## WHAT IS EXPECTED
Scan the material for the word "range", then return every line where it appears.

(MATERIAL PROVIDED begins)

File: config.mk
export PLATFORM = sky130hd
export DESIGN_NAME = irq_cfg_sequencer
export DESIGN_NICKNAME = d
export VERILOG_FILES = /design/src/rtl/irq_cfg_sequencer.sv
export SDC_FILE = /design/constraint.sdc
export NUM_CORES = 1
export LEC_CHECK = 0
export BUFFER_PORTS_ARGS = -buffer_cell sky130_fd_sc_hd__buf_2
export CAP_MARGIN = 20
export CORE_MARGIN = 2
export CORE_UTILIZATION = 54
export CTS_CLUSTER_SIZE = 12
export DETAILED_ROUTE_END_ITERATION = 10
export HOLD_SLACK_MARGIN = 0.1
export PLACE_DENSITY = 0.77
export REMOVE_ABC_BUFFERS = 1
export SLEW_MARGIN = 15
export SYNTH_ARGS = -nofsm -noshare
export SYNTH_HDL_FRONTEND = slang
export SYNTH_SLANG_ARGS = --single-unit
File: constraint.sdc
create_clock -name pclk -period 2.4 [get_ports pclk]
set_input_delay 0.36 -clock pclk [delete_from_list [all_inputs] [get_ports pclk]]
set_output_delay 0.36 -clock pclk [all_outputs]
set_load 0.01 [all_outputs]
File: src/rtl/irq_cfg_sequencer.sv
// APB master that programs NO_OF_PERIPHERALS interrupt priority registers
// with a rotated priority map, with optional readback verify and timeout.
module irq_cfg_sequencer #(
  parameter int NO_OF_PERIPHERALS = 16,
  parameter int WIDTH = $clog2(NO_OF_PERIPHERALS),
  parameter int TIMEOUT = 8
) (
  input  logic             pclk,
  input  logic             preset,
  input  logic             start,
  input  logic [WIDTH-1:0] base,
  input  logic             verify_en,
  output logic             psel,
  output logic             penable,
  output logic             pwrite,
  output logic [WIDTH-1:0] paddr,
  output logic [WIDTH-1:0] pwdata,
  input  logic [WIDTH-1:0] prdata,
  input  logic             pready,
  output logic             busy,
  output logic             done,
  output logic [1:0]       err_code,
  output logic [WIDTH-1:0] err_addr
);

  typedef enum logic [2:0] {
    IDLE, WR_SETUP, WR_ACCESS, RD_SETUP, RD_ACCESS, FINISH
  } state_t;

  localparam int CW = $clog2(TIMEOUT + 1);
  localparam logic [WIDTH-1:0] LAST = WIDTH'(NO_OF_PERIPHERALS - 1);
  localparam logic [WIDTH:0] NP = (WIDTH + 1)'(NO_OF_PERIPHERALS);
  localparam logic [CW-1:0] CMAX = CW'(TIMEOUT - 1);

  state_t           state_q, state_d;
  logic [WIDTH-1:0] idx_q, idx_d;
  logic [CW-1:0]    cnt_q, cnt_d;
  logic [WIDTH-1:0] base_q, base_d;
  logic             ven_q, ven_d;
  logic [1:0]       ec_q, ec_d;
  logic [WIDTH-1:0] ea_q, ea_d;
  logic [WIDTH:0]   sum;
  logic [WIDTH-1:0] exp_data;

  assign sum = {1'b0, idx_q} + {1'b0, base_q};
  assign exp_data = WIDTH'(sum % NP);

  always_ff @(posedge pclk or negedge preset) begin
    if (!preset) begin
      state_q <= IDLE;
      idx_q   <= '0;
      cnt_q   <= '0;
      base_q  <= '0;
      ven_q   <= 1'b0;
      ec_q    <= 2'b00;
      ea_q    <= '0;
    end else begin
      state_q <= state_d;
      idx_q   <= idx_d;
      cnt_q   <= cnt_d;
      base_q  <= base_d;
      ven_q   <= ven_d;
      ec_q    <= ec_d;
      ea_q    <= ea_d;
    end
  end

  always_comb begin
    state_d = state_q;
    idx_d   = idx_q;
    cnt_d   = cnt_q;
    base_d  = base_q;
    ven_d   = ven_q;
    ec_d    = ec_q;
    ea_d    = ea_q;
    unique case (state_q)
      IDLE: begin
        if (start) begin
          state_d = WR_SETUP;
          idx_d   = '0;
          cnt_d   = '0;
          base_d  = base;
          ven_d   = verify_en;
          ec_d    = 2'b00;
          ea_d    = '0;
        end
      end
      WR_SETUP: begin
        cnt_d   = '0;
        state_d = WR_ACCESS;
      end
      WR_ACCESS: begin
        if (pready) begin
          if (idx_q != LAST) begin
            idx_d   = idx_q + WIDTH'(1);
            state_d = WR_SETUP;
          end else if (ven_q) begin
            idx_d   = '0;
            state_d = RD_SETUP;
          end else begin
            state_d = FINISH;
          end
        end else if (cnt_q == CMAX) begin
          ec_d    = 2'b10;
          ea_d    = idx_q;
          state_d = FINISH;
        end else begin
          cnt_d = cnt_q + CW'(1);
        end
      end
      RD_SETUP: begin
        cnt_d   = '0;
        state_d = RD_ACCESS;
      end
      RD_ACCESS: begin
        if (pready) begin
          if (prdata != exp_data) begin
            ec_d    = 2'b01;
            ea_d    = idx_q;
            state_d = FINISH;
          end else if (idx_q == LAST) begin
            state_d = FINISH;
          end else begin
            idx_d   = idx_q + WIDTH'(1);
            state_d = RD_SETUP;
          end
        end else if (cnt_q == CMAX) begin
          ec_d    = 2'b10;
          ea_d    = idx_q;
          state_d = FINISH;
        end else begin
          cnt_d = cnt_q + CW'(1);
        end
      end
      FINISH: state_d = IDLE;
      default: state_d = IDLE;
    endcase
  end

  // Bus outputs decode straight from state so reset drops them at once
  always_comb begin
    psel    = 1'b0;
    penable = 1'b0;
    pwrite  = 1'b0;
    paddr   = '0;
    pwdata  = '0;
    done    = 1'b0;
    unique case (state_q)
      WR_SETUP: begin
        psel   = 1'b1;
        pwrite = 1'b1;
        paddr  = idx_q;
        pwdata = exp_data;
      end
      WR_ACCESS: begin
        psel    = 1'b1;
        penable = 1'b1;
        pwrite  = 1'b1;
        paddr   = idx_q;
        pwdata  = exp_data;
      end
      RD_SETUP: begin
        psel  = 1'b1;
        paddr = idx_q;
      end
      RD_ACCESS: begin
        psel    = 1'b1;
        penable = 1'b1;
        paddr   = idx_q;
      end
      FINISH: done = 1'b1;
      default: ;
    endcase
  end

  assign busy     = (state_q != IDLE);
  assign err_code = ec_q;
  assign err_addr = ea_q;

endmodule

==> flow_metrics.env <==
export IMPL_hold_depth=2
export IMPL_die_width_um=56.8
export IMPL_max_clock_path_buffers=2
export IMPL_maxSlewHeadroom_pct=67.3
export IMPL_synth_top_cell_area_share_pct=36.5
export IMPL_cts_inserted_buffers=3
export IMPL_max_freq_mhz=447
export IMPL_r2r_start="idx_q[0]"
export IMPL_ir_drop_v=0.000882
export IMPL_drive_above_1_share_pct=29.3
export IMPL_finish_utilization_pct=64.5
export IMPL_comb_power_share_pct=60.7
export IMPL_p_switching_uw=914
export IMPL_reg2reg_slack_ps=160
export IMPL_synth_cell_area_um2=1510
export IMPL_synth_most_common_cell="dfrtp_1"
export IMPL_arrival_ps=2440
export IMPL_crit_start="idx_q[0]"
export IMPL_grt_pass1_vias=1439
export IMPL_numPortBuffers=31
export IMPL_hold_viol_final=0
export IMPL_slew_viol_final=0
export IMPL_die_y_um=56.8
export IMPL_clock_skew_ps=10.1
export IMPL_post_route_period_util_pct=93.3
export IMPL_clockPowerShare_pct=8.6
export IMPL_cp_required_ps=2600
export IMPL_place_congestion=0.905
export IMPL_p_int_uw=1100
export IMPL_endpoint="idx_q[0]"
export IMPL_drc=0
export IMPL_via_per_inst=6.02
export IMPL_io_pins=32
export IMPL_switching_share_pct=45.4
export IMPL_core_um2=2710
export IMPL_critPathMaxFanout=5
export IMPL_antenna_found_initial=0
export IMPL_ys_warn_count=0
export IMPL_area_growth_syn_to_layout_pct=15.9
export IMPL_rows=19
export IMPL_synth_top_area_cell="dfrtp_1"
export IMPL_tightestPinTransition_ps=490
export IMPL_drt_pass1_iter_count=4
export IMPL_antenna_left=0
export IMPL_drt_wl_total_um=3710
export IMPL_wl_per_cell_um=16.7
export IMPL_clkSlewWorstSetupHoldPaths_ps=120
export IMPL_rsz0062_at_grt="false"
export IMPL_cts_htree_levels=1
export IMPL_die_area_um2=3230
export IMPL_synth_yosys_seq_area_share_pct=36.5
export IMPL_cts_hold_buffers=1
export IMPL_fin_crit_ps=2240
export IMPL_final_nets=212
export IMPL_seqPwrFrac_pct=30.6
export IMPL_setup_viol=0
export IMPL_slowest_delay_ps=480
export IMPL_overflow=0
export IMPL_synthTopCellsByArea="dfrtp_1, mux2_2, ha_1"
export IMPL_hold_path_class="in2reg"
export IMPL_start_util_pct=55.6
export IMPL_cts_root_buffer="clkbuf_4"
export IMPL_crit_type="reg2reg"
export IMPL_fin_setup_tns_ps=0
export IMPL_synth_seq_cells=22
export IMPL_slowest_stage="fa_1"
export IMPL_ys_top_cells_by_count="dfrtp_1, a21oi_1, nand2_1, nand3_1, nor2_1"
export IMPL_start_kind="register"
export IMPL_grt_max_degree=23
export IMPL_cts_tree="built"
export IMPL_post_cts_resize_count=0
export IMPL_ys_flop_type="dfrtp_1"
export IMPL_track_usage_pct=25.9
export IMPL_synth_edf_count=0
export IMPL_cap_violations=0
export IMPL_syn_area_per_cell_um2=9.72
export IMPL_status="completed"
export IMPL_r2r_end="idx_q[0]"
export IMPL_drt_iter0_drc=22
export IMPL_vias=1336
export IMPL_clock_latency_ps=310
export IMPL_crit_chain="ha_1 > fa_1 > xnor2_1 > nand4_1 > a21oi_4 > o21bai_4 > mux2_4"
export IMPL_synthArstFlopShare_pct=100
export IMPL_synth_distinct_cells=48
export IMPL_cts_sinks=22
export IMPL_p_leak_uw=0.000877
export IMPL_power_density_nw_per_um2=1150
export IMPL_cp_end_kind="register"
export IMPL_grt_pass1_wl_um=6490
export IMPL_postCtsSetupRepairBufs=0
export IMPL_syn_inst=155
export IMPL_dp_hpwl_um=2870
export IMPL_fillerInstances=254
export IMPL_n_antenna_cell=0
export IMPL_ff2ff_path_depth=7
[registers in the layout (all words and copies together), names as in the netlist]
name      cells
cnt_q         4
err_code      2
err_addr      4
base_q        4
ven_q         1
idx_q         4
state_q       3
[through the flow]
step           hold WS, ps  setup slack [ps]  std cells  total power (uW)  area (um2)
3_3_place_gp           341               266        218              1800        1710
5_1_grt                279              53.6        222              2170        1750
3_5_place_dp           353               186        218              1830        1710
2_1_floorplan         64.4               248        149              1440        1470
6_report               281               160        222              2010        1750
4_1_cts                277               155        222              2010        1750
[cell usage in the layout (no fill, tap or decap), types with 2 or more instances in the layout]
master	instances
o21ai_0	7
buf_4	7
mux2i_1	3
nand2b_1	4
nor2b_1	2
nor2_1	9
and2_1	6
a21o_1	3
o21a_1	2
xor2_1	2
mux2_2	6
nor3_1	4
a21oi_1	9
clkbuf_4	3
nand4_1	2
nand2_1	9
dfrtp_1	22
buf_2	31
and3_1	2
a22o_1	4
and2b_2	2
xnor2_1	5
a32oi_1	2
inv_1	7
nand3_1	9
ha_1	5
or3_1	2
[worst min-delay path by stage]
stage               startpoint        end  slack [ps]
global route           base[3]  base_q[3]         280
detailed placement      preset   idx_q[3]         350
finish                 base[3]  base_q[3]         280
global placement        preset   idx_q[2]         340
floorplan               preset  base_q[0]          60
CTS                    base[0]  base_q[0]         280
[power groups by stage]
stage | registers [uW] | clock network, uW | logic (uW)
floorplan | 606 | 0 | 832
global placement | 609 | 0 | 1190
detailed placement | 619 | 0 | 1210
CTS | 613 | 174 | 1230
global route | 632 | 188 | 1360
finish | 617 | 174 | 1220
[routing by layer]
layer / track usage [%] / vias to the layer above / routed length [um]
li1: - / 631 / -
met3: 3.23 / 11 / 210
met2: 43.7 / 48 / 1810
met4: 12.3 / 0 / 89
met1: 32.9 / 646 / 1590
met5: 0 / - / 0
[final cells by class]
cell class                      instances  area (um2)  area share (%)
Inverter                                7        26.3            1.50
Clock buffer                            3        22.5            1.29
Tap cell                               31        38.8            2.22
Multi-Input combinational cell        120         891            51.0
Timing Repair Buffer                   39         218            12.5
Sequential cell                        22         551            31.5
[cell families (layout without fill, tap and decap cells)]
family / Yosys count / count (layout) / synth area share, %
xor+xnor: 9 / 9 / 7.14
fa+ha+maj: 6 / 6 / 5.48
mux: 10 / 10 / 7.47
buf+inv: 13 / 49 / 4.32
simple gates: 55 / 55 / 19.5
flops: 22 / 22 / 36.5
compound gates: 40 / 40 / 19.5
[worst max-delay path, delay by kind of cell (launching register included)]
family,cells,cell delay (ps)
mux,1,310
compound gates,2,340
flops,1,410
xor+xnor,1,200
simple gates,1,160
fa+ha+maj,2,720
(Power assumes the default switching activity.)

(MATERIAL PROVIDED ends)
(MATERIAL PROVIDED begins)

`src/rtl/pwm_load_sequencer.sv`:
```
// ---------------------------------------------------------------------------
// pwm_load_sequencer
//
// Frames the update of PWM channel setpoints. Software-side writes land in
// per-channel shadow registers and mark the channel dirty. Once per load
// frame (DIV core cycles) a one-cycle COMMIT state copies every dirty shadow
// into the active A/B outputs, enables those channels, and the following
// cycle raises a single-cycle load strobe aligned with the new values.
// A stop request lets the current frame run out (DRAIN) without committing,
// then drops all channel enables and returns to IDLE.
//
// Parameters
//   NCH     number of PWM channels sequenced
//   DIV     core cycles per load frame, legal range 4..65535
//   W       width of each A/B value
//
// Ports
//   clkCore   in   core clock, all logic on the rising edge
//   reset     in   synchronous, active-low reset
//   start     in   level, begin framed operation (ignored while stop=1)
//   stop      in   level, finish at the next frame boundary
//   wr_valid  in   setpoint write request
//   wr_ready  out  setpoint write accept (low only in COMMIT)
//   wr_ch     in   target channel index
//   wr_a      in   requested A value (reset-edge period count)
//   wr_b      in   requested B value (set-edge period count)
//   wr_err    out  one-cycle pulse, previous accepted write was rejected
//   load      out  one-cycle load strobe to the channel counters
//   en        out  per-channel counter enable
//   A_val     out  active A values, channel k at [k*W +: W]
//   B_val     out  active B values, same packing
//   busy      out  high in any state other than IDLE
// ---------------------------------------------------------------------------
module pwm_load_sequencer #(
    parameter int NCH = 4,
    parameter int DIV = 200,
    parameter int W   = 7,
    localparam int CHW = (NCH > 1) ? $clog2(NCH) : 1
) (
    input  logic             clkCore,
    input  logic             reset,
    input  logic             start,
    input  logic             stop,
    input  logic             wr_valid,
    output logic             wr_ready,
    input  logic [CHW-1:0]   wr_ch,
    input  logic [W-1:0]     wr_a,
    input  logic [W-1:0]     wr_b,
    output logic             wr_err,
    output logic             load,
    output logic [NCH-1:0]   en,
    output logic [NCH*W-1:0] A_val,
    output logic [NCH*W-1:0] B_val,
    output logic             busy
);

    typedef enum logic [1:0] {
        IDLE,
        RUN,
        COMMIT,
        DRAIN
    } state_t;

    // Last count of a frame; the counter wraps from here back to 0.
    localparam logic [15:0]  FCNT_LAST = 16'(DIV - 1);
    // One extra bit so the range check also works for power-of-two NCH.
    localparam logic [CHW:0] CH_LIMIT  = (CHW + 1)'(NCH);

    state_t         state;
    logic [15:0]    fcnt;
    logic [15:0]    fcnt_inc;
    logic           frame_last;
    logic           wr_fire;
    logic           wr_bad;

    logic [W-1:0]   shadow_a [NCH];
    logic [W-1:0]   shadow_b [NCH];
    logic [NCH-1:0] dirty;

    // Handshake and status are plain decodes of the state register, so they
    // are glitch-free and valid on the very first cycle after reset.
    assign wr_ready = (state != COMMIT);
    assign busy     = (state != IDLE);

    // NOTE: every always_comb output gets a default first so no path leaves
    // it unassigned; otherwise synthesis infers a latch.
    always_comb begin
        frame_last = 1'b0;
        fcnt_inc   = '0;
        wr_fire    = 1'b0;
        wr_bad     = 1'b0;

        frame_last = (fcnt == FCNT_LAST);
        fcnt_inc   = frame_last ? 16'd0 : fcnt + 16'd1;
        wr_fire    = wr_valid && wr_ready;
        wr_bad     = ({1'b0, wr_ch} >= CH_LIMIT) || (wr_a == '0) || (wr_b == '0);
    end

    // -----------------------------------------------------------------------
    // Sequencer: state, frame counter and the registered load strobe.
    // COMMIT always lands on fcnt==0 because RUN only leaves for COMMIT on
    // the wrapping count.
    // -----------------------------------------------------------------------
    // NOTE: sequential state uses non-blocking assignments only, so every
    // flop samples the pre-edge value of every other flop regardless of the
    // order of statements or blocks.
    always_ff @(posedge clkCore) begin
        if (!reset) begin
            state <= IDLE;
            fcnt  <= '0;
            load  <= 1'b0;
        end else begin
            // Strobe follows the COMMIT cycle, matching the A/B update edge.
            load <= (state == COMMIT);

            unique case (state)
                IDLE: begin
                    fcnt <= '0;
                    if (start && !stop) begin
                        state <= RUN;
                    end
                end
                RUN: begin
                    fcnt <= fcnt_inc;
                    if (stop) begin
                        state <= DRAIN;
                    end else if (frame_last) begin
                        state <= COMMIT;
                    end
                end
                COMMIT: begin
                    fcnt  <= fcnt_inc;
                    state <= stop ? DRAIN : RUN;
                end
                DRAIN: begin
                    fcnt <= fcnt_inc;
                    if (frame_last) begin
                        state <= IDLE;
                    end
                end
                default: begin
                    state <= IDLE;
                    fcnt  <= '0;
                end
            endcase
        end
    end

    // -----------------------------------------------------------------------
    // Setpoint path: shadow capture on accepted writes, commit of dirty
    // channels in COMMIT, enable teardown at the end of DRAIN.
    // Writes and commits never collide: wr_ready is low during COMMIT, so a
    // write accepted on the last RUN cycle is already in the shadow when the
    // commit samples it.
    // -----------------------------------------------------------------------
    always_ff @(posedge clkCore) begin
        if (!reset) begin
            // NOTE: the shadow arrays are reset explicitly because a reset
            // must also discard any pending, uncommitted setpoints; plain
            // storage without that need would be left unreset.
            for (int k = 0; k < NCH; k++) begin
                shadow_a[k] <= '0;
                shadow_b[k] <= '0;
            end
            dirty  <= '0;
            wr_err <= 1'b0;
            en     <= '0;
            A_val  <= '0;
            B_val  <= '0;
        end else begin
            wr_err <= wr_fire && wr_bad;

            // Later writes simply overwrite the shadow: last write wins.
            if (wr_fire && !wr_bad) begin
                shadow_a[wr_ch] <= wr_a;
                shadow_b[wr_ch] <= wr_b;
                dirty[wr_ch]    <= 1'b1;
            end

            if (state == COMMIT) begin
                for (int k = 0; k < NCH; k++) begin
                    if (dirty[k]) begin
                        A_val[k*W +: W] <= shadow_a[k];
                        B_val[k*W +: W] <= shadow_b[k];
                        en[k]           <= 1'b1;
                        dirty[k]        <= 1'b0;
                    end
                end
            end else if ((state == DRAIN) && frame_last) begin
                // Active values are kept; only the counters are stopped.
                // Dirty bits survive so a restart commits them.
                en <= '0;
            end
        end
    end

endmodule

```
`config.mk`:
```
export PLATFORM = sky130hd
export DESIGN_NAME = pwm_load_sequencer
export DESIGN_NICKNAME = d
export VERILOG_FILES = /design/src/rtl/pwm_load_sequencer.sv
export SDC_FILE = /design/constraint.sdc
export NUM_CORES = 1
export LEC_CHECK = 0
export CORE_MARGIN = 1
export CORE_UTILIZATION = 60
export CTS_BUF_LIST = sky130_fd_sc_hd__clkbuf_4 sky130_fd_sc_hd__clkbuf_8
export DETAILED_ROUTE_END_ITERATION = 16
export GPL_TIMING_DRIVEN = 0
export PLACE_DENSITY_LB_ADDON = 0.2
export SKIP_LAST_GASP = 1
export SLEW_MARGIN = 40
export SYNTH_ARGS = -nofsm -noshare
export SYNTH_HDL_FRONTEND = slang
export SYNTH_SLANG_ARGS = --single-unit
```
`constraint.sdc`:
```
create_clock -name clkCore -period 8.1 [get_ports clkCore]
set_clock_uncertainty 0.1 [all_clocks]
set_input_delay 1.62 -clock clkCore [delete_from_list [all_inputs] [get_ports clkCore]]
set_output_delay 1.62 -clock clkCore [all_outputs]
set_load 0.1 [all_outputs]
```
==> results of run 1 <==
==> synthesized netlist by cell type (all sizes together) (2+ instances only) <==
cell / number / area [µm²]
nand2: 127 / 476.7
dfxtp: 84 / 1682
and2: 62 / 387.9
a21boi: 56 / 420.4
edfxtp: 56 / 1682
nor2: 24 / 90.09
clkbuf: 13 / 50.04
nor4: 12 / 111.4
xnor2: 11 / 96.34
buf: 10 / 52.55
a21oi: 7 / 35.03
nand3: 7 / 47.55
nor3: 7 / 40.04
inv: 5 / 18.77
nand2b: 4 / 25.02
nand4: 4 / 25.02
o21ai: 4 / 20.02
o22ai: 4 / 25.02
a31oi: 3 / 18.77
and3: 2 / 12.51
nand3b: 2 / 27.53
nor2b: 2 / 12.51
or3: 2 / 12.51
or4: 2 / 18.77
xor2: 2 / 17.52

(MATERIAL PROVIDED ends)
(MATERIAL PROVIDED begins)

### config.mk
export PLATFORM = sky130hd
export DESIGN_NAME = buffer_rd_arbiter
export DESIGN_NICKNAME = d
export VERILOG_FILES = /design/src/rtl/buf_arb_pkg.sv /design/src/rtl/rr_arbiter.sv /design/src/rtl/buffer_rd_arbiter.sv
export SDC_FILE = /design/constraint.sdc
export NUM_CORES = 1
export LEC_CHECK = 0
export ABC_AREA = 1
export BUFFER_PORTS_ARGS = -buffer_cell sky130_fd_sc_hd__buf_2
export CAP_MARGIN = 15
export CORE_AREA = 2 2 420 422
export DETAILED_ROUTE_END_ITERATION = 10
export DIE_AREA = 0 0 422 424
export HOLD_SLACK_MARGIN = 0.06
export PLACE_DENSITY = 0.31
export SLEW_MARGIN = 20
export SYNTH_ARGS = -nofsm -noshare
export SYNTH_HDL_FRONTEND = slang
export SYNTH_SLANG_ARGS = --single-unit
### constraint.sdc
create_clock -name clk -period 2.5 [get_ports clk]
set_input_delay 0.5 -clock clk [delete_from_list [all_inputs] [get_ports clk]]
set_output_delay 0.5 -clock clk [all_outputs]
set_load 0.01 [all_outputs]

(MATERIAL PROVIDED ends)

## SOLUTION FOR THIS EXERCISE
//   DIV     core cycles per load frame, legal range 4..65535
    // One extra bit so the range check also works for power-of-two NCH.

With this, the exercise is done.